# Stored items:
■ ■ ■ ■ ■ ■ ■

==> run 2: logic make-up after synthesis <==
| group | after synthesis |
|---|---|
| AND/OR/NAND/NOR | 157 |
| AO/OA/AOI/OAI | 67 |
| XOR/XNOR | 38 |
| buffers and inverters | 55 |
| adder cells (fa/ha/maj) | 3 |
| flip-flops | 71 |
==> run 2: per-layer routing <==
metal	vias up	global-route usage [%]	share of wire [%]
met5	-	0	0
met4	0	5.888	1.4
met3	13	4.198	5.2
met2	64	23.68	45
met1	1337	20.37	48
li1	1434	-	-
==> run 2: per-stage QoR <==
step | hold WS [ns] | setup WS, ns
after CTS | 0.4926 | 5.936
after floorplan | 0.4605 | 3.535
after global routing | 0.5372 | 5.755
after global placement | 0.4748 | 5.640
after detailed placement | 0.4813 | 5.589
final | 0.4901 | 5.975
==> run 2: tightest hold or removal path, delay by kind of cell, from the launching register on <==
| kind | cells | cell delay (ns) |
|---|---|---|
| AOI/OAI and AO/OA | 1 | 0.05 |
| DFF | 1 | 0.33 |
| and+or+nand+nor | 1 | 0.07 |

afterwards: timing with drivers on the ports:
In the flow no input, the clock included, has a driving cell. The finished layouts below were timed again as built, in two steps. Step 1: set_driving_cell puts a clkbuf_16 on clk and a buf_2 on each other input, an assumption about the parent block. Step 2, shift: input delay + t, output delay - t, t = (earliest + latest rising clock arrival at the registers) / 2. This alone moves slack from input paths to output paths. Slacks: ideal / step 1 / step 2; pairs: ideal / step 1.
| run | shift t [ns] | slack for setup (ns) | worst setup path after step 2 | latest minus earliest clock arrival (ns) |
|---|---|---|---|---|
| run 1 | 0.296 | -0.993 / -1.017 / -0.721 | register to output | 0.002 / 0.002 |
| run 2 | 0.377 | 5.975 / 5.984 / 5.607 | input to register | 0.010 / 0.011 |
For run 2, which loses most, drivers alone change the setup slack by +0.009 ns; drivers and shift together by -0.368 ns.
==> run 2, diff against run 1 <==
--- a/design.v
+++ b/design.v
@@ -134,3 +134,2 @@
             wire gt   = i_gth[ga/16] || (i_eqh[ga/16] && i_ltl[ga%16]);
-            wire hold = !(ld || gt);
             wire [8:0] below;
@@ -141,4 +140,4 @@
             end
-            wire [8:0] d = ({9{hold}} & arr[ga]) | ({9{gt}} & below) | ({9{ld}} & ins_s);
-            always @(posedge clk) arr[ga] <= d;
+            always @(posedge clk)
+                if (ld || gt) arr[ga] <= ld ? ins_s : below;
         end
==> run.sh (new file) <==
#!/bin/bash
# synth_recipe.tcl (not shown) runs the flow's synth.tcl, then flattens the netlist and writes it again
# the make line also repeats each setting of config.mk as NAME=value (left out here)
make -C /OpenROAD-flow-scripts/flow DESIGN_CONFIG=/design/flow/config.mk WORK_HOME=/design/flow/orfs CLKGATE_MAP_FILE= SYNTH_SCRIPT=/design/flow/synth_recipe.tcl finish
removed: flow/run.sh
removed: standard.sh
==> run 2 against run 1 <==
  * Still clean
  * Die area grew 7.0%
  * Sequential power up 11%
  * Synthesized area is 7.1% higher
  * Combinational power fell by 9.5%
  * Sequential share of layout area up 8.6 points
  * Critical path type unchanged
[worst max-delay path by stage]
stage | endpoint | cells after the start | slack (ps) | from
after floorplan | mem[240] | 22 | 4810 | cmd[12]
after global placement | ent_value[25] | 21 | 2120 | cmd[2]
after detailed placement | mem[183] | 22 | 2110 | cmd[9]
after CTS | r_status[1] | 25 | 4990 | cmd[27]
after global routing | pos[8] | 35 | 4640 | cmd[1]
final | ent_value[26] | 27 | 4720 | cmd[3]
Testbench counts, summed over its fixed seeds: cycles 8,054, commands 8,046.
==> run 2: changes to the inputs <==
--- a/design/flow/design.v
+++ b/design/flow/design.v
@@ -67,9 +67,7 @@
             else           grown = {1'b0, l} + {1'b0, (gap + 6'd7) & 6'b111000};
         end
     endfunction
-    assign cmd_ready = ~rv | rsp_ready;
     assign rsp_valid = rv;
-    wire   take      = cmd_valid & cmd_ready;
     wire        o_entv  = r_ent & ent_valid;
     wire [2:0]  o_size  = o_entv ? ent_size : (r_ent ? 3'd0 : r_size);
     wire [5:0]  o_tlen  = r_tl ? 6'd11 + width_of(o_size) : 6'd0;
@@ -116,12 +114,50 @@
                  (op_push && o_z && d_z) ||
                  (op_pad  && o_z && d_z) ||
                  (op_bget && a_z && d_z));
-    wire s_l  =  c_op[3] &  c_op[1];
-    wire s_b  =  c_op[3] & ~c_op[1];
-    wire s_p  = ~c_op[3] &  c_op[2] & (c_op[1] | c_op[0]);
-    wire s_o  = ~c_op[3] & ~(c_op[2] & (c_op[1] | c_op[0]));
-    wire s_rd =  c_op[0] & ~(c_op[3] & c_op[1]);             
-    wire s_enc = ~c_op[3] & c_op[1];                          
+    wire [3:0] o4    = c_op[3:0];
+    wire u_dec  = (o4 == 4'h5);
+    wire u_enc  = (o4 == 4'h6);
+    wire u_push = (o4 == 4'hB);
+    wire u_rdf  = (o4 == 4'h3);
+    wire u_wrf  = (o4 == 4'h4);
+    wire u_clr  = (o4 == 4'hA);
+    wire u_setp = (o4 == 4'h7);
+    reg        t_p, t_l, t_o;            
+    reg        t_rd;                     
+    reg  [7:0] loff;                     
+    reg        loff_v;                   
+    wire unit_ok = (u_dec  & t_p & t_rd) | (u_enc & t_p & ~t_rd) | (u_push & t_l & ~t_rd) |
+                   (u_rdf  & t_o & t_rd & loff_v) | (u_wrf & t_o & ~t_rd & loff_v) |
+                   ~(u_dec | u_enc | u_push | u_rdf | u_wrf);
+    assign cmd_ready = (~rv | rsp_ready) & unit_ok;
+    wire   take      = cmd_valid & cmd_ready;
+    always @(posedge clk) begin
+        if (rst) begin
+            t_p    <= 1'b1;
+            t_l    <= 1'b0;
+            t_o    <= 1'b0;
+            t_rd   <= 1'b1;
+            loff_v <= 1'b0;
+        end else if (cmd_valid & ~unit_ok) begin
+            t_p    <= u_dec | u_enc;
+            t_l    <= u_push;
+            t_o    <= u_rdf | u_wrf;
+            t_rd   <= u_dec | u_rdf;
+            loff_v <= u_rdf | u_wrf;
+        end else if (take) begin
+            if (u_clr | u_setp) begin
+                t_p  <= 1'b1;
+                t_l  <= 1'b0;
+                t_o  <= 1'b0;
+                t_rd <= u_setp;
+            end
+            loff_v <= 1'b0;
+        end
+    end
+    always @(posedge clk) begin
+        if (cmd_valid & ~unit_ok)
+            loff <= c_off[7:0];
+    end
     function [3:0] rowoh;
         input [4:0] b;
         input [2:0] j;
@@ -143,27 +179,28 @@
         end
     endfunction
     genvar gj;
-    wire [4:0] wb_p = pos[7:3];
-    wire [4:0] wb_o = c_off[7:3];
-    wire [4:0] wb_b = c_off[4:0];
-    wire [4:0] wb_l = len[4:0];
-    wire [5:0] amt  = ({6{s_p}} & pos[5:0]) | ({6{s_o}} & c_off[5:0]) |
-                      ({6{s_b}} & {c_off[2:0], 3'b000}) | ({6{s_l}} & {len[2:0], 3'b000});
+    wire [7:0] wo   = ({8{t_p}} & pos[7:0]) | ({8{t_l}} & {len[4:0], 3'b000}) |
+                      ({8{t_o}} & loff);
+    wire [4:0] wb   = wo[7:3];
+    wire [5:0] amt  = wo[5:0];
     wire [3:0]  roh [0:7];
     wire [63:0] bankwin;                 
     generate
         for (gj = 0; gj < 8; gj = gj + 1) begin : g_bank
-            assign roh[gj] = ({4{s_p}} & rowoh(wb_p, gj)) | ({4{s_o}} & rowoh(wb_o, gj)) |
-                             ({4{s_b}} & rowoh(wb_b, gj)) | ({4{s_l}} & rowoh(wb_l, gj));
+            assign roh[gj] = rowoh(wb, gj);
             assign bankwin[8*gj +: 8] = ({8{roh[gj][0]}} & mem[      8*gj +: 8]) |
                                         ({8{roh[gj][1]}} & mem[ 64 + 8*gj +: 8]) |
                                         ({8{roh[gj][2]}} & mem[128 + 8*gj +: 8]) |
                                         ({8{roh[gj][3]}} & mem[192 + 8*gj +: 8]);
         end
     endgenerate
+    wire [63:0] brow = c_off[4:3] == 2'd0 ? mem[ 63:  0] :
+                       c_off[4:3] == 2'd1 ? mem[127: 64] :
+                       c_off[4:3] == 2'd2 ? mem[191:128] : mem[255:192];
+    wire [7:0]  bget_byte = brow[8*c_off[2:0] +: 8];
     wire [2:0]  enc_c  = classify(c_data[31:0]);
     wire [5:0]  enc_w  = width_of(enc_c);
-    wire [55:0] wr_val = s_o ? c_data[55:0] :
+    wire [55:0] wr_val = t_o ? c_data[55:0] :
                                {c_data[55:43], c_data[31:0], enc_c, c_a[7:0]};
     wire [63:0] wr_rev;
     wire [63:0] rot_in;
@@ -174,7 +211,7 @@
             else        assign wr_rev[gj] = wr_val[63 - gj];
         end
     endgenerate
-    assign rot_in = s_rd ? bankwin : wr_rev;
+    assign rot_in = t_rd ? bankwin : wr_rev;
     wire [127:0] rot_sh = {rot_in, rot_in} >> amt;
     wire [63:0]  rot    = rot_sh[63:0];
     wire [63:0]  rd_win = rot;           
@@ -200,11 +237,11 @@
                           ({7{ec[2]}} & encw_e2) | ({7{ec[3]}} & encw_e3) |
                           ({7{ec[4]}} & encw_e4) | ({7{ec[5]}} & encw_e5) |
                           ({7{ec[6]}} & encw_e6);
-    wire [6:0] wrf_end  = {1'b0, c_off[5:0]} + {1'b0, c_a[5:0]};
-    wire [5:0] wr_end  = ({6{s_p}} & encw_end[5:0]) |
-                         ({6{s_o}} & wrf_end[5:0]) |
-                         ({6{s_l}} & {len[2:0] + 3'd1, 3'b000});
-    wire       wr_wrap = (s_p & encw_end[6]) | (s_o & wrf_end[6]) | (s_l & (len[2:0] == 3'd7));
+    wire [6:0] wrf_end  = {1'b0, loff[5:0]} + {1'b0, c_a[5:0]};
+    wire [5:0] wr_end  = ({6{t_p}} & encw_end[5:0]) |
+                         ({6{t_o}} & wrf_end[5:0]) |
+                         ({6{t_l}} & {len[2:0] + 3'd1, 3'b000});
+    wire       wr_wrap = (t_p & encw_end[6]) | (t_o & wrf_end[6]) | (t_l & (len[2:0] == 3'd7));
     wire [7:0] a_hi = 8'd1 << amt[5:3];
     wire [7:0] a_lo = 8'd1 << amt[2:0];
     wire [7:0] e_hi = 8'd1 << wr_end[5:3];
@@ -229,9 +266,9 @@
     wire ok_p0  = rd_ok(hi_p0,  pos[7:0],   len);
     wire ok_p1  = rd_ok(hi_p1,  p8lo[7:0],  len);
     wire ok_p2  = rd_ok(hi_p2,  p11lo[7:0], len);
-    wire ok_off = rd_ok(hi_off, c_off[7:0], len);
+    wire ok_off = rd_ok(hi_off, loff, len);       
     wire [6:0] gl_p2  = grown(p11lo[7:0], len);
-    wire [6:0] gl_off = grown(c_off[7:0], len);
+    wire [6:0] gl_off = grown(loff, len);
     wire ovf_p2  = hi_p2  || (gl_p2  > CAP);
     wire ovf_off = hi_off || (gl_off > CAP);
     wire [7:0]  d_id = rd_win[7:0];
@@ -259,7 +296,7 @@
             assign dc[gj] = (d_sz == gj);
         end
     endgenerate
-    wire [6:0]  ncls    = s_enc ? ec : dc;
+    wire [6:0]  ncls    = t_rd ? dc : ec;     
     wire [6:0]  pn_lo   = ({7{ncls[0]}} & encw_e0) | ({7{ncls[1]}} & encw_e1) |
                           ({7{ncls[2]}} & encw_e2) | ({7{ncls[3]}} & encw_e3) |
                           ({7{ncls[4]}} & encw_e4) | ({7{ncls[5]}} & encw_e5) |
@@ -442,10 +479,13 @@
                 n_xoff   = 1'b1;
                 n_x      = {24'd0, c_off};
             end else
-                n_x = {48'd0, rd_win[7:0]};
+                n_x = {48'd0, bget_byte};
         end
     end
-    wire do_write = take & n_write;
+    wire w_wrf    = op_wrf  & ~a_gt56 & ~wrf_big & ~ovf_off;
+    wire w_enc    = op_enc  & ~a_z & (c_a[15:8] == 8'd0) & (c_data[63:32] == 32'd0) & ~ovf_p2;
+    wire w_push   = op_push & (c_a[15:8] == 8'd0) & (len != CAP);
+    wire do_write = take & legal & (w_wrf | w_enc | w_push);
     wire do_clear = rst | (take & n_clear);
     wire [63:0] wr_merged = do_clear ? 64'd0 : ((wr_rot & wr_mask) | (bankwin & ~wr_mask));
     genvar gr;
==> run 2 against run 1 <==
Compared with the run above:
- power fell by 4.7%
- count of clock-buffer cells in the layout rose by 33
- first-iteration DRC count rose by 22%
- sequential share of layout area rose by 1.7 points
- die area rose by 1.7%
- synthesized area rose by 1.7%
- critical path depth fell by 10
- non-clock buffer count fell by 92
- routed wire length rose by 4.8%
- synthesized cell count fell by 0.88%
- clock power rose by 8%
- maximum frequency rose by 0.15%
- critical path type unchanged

■ ■ ■ ■ ■ ■ ■

# Assigned task:
Look through the records for the word "floorplan". Every line that has it should be copied.

# Expected answer:
after floorplan | 0.4605 | 3.535
after floorplan | mem[240] | 22 | 4810 | cmd[12]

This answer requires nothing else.